2 - DESMONTANDO JOE BIDEN. A fragilidade de nomear um candidato com quase 78 anos para um arco temporal que pode ser de oito destaca-se por si mesma, não precisa de ser reforçada. Mas, para além disso, será Joe Biden um candidato assim tão fraco? Como senador, em quase quatro décadas no Capitólio, montou uma rede parlamentar notável, formada pelo essencial dos democratas, mas também com pontes importantes com os republicanos. Eram outros tempos - o tempo em que era possível pensar a política americana de forma bipartidária.

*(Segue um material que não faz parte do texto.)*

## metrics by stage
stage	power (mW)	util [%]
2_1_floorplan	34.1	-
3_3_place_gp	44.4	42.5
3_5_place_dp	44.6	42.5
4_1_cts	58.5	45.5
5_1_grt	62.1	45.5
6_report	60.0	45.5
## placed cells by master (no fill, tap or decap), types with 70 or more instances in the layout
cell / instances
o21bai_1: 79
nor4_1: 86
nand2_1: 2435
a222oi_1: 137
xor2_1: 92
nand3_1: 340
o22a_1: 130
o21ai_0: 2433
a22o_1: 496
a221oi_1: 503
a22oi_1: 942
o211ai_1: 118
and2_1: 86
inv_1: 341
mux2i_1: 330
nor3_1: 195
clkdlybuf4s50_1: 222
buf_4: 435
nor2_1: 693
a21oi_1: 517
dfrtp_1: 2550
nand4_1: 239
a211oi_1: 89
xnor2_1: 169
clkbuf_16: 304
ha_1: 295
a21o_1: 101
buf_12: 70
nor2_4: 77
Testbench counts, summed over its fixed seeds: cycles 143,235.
This is an optimization exercise on Yosys and OpenROAD, whose aim is small area, not a production implementation. The RTL was checked by simulation tests, not by an equivalence proof against the original design. No driver is modelled on the clock port, so clocking that relies on it looks cheaper here than on a real chip. Power is estimated from default activity; no workload was simulated.

## huffman_decoder
module huffman_decoder(
    input  wire         clock,
    input  wire         reset,
    input  wire [15:0]  code_word_in,
    input  wire [4:0]   code_length_in,
    output reg  [7:0]   symbol_out,
    input  wire [7:0]   load_symbol,
    input  wire [15:0]  load_code,
    input  wire [4:0]   load_length,
    input  wire         load_valid,
    output reg          load_valid_out
);
Size: roughly 20000 cells after synthesis, about 5400 flip-flops, about 62 I/O pins.
export LEC_CHECK = 0
export CAP_MARGIN = 20
export CORE_MARGIN = 2
export CORE_UTILIZATION = 40
export SLEW_MARGIN = 20
export SYNTH_HIERARCHICAL = 1
export SYNTH_MEMORY_MAX_BITS = 16384
create_clock -name core_clock -period 20.0 [get_ports {clock}]
run.sh (not shown) runs the stock make flow with config.mk's settings and CLKGATE_MAP_FILE= SYNTH_SCRIPT=/design/flow/synth_recipe.tcl, a recipe that flattens the netlist after the stock synthesis.
Rerun with:
==> flow/flow/run.sh (new file) <==
#!/bin/bash
# Layout flow: the standard flow (standard.sh, unchanged synthesis),
# with its own clock tree: no dummy loads, small sink clusters driven by
# clkbuf_4 leaf buffers under a clkbuf_16 tree, and after CTS the leaf
# buffers whose flip-flops see a high clock slew are upsized
# (flow/clk_upsize.tcl, run as ORFS's POST_CTS_TCL hook).
# make's full output goes to flow_make.log in the work folder; each ORFS
# step keeps its own log under orfs/logs/.
set -euo pipefail
cd "$(dirname "$0")/.."
WORK=$(pwd)
CTS="-sink_clustering_enable -repair_clock_nets -dont_use_dummy_load"
CTS="$CTS -sink_buffer_max_cap_derate 0.2 -sink_clustering_size 24 -sink_clustering_max_diameter 30"
CTS="$CTS -sink_clustering_buffer sky130_fd_sc_hd__clkbuf_4"
CTS="$CTS -root_buf sky130_fd_sc_hd__clkbuf_16 -buf_list sky130_fd_sc_hd__clkbuf_16"
bash standard.sh "CTS_ARGS=$CTS" "POST_CTS_TCL=$WORK/flow/clk_upsize.tcl" finish > "$WORK/flow_make.log" 2>&1
==> flow/flow/clk_upsize.tcl (new file) <==
# After clock tree synthesis: upsize the leaf clock buffers whose flip-flop
# clock pins see a slew above the target, then legalize the placement.
estimate_parasitics -placement
set clk_sizes {sky130_fd_sc_hd__clkbuf_4 sky130_fd_sc_hd__clkbuf_8 sky130_fd_sc_hd__clkbuf_16}
set clk_slew_target 0.085
for {set iter 0} {$iter < 3} {incr iter} {
  set todo [dict create]
  foreach p [get_pins -hierarchical */CLK] {
    if {[get_property $p slew_max] > $clk_slew_target} {
      foreach d [get_pins -of_objects [get_nets -of_objects $p] -filter "direction==output"] {
        dict set todo [get_full_name [get_cells -of_objects $d]] 1
      }
    }
  }
  set n 0
  foreach i [dict keys $todo] {
    set c [get_cells $i]
    set k [lsearch $clk_sizes [get_property $c ref_name]]
    if {$k >= 0 && $k < [llength $clk_sizes] - 1} {
      replace_cell $c [lindex $clk_sizes [expr {$k + 1}]]
      incr n
    }
  }
  puts "clk_upsize: iteration $iter upsized $n clock buffers"
  if {$n == 0} break
  estimate_parasitics -placement
}
detailed_placement
==> flow/standard.sh (new file) <==
#!/bin/bash
# synth_recipe.tcl (not shown) runs the flow's synth.tcl, then flattens the netlist and writes it again
# the make line also repeats each setting of config.mk as NAME=value (left out here)
make -C /OpenROAD-flow-scripts/flow DESIGN_CONFIG=/design/flow/config.mk WORK_HOME=/design/flow/orfs CLKGATE_MAP_FILE= SYNTH_SCRIPT=/design/flow/synth_recipe.tcl "${@:-finish}"
Settings changed: CORE_UTILIZATION 40 to 60.
removed: flow/run.sh
After rerunning: Die area decreases by 33%. Wire length decreases by 6.1%. Sequential power barely changes. Clock skew increases by 0.013 ns. Fmax decreases by 2.3%. Setup slack degrades by 0.45 ns.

Como senador, Joe bateu-se pela classe média, definindo-se como um "tipo normal que vai todos os dias de comboio de casa para o trabalho". Trump sabe que essa ligação de Biden ao americano real é uma verdadeira ameaça à sua aposta de conexão no eleitorado do Midwest, que pode decidir a eleição. Mas Joe Biden é muito mais do que isso. Foi um fiel número dois de Barack Obama numa Casa Branca tão diferente da atual, entre janeiro de 2009 e janeiro de 2017. Assumiu papéis relevantes nas negociações com o Congresso, tentando colmatar a falta de paciência que Obama tinha em lidar com a inflexibilidade dos líderes republicanos no Congresso. Evitou "shutdowns", negociou orçamentos, fez política.

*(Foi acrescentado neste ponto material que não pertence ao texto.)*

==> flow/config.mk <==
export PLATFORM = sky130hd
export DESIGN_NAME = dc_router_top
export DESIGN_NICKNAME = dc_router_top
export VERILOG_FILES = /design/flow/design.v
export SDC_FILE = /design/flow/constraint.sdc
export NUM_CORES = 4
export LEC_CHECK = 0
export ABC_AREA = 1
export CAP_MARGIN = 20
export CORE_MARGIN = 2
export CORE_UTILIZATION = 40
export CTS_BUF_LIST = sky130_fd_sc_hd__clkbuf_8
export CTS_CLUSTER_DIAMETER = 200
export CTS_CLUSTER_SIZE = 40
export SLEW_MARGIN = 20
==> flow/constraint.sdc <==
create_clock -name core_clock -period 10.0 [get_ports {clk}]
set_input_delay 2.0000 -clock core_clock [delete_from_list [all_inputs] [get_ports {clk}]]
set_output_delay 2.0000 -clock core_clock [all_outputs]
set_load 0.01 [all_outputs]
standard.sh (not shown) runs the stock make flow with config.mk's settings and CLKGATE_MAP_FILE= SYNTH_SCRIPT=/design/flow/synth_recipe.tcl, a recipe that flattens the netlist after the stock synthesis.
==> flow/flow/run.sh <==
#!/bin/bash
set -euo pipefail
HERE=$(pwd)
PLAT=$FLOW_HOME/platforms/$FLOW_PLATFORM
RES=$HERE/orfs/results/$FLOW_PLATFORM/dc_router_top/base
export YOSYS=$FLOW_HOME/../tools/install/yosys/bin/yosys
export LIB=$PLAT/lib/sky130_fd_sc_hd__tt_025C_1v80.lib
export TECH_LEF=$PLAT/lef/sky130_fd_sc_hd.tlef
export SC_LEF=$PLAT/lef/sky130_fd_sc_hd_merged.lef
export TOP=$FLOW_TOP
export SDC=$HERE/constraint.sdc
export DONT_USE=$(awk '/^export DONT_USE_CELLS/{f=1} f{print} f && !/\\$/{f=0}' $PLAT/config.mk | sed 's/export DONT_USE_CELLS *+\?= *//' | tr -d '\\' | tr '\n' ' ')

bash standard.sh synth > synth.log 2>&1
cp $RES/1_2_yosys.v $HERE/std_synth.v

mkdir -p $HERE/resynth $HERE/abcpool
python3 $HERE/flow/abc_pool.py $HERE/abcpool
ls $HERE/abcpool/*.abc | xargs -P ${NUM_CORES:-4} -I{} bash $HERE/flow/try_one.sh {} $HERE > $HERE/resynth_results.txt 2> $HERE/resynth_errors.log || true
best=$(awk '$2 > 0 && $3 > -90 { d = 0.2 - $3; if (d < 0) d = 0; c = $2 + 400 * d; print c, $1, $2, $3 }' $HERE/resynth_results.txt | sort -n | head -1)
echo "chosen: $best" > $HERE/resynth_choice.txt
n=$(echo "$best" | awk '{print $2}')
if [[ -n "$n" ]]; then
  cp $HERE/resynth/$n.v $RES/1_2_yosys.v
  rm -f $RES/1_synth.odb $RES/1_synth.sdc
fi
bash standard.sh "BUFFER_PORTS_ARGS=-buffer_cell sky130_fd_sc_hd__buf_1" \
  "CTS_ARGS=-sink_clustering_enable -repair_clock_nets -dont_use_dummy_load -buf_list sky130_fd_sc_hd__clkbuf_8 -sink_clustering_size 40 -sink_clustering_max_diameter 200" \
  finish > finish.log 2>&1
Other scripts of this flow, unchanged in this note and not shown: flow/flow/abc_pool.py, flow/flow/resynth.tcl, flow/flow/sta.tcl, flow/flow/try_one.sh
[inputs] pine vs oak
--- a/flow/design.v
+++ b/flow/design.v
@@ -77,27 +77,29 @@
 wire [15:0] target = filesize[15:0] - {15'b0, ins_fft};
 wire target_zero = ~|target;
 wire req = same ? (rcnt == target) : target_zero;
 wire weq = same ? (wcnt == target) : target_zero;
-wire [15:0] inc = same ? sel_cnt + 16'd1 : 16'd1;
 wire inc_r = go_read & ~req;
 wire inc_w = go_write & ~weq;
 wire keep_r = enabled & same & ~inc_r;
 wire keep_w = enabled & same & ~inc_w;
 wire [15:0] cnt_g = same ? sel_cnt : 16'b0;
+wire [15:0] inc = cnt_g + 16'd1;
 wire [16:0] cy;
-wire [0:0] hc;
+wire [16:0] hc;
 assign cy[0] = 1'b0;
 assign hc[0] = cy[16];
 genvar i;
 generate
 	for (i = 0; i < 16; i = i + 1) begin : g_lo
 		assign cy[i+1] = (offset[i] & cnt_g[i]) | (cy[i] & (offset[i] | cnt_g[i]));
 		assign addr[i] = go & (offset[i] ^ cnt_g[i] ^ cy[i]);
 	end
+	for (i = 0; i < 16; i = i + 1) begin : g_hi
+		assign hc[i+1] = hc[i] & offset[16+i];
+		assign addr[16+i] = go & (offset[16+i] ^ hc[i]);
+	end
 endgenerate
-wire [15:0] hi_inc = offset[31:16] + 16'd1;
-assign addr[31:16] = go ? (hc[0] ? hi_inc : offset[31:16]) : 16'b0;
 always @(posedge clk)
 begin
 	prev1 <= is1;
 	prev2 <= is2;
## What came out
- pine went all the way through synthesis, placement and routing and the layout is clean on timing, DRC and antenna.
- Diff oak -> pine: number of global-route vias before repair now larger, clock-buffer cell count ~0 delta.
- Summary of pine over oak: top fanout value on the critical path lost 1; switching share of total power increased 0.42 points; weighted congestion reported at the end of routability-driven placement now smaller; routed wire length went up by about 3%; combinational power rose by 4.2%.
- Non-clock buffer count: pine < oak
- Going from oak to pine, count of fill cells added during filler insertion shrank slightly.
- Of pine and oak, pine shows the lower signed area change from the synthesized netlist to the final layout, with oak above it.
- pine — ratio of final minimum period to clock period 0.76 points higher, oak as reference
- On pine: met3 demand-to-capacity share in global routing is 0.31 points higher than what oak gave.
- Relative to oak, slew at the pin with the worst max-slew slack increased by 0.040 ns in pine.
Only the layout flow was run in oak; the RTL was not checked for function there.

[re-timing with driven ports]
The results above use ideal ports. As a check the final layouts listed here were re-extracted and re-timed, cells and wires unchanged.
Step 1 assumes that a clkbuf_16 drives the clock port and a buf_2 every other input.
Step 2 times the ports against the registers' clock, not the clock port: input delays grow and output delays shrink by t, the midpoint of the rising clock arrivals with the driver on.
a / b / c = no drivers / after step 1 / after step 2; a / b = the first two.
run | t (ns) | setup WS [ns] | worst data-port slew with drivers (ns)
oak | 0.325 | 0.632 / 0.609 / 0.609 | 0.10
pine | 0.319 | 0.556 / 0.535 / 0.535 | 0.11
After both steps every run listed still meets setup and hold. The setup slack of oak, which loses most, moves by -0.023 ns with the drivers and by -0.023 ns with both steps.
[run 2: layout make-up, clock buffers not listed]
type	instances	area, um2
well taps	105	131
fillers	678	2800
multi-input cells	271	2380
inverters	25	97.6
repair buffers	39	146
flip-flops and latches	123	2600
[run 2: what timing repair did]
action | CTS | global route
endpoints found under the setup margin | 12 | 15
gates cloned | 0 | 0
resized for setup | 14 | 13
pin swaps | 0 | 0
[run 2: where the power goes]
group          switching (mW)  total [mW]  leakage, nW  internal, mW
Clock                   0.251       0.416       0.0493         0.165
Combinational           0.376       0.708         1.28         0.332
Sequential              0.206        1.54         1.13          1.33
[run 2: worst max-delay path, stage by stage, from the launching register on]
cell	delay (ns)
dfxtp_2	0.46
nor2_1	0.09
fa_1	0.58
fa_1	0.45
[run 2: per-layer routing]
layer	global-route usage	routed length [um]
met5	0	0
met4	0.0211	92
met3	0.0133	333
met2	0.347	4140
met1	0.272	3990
What follows belongs to an exercise in optimizing a design on an open flow for small area; a production flow would make more cautious choices.
In this exercise RTL edits were held to simulation tests only and were not proved equivalent to the original.
No activity file was given, so power comes from the tool's default toggle rates.

## Smiley_Block_T
module	Smiley_Block_T	(
					input	logic	clk,
					input	logic	resetN,
					input	logic	startOfFrame,
					input	logic	[10:0] pixelX,
					input	logic	[10:0] pixelY,
					input	logic	collision,
					input	logic	up_key,
					input	logic	down_key,
					input	logic	right_key,
					input	logic	left_key,
					output	logic	smileyDR,
					output	logic	[7:0] smileyRGB,
					output	logic	move,
					output	logic	[10:0] topLeftX,
					output	logic	[10:0] topLeftY
);
localparam logic [2:0] IDLE0 = 3'd0, IDLE1 = 3'd1, MOVE = 3'd2, WAITF = 3'd3,
                       PCHG = 3'd4, PLIM = 3'd5;
logic [2:0]  state, state_n;
logic [15:1] xpos, xpos_n;       
logic [14:0] ypos, ypos_n;       
logic [15:6] xpos_h;             
logic [5:1]  xpos_l;             
logic [14:6] ypos_h;
logic [5:0]  ypos_l;
assign xpos = {xpos_h, xpos_l};
assign ypos = {ypos_h, ypos_l};
logic        xnz, xneg, ynz, yneg;       
logic        xnz_n, xneg_n, ynz_n, yneg_n;
logic [1:0]  dir, dir_n;         
logic        inbox;              
logic [4:0]  offx, offy;         
logic [1:0]  rgb1, rgb;          
logic [3:0]  hit1, hit;          
logic        started;            
assign started = (state != IDLE0);
logic [15:1] xadd;
logic [14:0] yadd;
logic        xlo, xhi, ylo, yhi;
always_comb begin
	xadd = '0;
	yadd = '0;
	if (state == PCHG) begin
		if (xnz) xadd = xneg ? -15'sd20 : 15'sd20;
		if (ynz) yadd = yneg ? -15'sd40 : 15'sd40;
	end else if (state == MOVE && collision) begin
		if (hit[3])      xadd = -15'sd1;
		else if (hit[2]) xadd = 15'sd1;
		if (hit[1])      yadd = -15'sd2;
		else if (hit[0]) yadd = 15'sd2;
	end
end
  ...
==> flow/config.mk <==
export PLATFORM = sky130hd
export DESIGN_NAME = Smiley_Block_T
export DESIGN_NICKNAME = Smiley_Block_T
export VERILOG_FILES = /design/flow/design.v
export SDC_FILE = /design/flow/constraint.sdc
export NUM_CORES = 4
export LEC_CHECK = 0
export CAP_MARGIN = 20
export CORE_MARGIN = 2
export CORE_UTILIZATION = 65
export SLEW_MARGIN = 20
==> flow/constraint.sdc <==
create_clock -name core_clock -period 8.0 [get_ports {clk}]
set_input_delay 1.6000 -clock core_clock [delete_from_list [all_inputs] [get_ports {clk}]]
set_output_delay 1.6000 -clock core_clock [all_outputs]
set_load 0.01 [all_outputs]
standard.sh (not shown) runs the stock make flow with config.mk's settings and CLKGATE_MAP_FILE= SYNTH_SCRIPT=/design/flow/synth_recipe.tcl, a recipe that flattens the netlist after the stock synthesis.
==> flow/flow/run.sh <==
#!/bin/bash
# Own layout flow: the standard layout (standard.sh), with two changes:
#  - synthesis maps the logic with an area-oriented ABC script (flow/area.abc)
#    and without adder-cell extraction; registers are mapped as in the
#    standard synthesis (flow/synth_area.tcl sources synth_recipe.tcl's steps);
#  - port buffers use the smallest buffer cell (buf_1);
#  - clock tree synthesis without dummy loads, from the smaller clock buffers.
# Each tool's output is in orfs/logs; make's own output is in flow_make.log.
set -euo pipefail
W=$(pwd)
export AREA_ABC_SCRIPT=$W/flow/area.abc
bash standard.sh SYNTH_SCRIPT=$W/flow/synth_area.tcl \
  "BUFFER_PORTS_ARGS=-buffer_cell sky130_fd_sc_hd__buf_1" \
  "CTS_ARGS=-sink_clustering_enable -sink_clustering_levels 1 -sink_clustering_size 60 -sink_clustering_max_diameter 400 -repair_clock_nets -dont_use_dummy_load -buf_list {sky130_fd_sc_hd__clkbuf_8 sky130_fd_sc_hd__clkbuf_16}" \
  finish > $W/flow_make.log 2>&1
==> flow/flow/area.abc <==
strash
&get -n
&deepsyn -J 50 -T 120 -S 1
&put
dch -f
amap
topo
==> flow/flow/synth_area.tcl <==
# The standard flow's synthesis (synth_recipe.tcl) with an area-oriented ABC script in place of
# ORFS's, and without the full/half adder cell extraction. Registers are
# mapped exactly as in the standard synthesis (ABC only remaps the logic).
proc synth {args} { yosys synth -nofsm -noshare {*}$args }
proc extract_fa {args} { }
proc abc {args} {
  set i [lsearch -exact $args -script]
  if { $i >= 0 } { set args [lreplace $args $i [expr {$i + 1}] -script $::env(AREA_ABC_SCRIPT)] }
  set i [lsearch -exact $args -D]
  if { $i >= 0 } { set args [lreplace $args $i [expr {$i + 1}]] }
  yosys abc {*}$args
}
source $::env(SCRIPTS_DIR)/synth.tcl
# left out here: clear keep_hierarchy, flatten, clean up, hide names made inside functions, write 1_2_yosys.v
Then changed:
--- a/flow/flow/run.sh
+++ b/flow/flow/run.sh
@@ -14 +14 @@
-  "CTS_ARGS=-sink_clustering_enable -sink_clustering_levels 1 -sink_clustering_size 60 -sink_clustering_max_diameter 400 -repair_clock_nets -dont_use_dummy_load -buf_list {sky130_fd_sc_hd__clkbuf_8 sky130_fd_sc_hd__clkbuf_16}" \
+  "CTS_ARGS=-sink_clustering_enable -repair_clock_nets -dont_use_dummy_load -buf_list {sky130_fd_sc_hd__clkbuf_4 sky130_fd_sc_hd__clkbuf_8}" \
- CORE_UTILIZATION: 65 -> 50
Result:
- final cell count went up by a few percent
- maximum frequency rises slightly
- power drops slightly
- routed wire length came out lower slightly
- worst setup slack is better by 0.10 ns
- count of clock-buffer cells in the layout does not change
- first-iteration DRC count drops by a quarter to a third
- utilization is lower by 17 points
Then changed:
- CORE_UTILIZATION: 50 -> 65
Area after synthesis is unchanged.
Total power rose by about 0.8%.
Routed wire length grows by 0.46%.
Worst hold slack degrades by 0.0055 ns.
Sequential share of layout area goes up by 0.29 points.
Via count came out higher by 4.0%.
Critical path depth does not change.
Global-route usage is higher by 4.8 points.
Design area fell by about 0.9%.
Clock-buffer cell count stays the same.
Then changed:
- CORE_UTILIZATION: 65 -> 85
Outcome:
- Now the flow never finished: it broke off in global placement without I/O (3_1_place_gp_skip_io) on GPL-0301
- synthesized cell count does not change
- synthesized area stays the same
Then changed:
--- a/flow/flow/run.sh
+++ b/flow/flow/run.sh
@@ -14 +14 @@
-  "CTS_ARGS=-sink_clustering_enable -repair_clock_nets -dont_use_dummy_load -buf_list {sky130_fd_sc_hd__clkbuf_4 sky130_fd_sc_hd__clkbuf_8}" \
+  "CTS_ARGS=-repair_clock_nets -dont_use_dummy_load -buf_list {sky130_fd_sc_hd__clkbuf_16}" \
- CORE_UTILIZATION: 85 -> 65
The changed run produced a clean layout. Synthesized cell count stays the same. Area after synthesis is unchanged.

[static timing again, ports no longer ideal]
The flow's constraints put no driver on any port. The routed layouts listed below were extracted and timed again, unchanged, in two steps.
Step 1: set_driving_cell puts a clkbuf_16 on clk and a buf_2 on each other input, an assumption about the parent block.
Step 2 times the ports against the registers' clock, not the clock port: input delays grow and output delays shrink by t, the midpoint of the rising clock arrivals with the driver on.
a / b / c = ideal / step 1 / step 2; a / b = the first two.
run	t (ns)	setup WS [ns]	hold slack, ns	worst slew at a driven data input, ns
the first run	0.317	1.628 / 1.636 / 1.320	0.327 / 0.327 / 0.327	0.03
the second run	0.323	1.728 / 1.738 / 1.416	0.332 / 0.332 / 0.332	0.04
the third run	0.317	1.628 / 1.636 / 1.320	0.327 / 0.327 / 0.327	0.03
the fifth run	0.315	1.631 / 1.646 / 1.331	0.337 / 0.337 / 0.337	0.03
After both steps every run listed still meets setup and hold. The setup slack of the second run, which loses most, moves by +0.010 ns with the drivers and by -0.312 ns with both steps.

Joe é tudo o que Donald não é. Sabe falar com o outro lado da barricada. Tem um passado longuíssimo na política. Não é brilhante, mas é confiável. Apresentou legislação defensora da classe média, acredita na progressividade fiscal, não é tão radical como a ala esquerda nas propostas de redução das desigualdades, mas não alinha no "mantra" republicano de que se baixarmos os impostos aos mais ricos vamos criar mais emprego. Numa era de discursos extremados e quase nenhuma vontade de ouvir o outro lado, uma possível vitória de Joe Biden será uma espécie de última oportunidade que os americanos pretendem dar à moderação, ao bom senso e ao centrismo político. Mesmo que essas noções continuem a estar em risco de extinção.
UMA INTERROGAÇÃO: Será que vai haver condições para decorrerem mais dois debates entre Trump e Biden?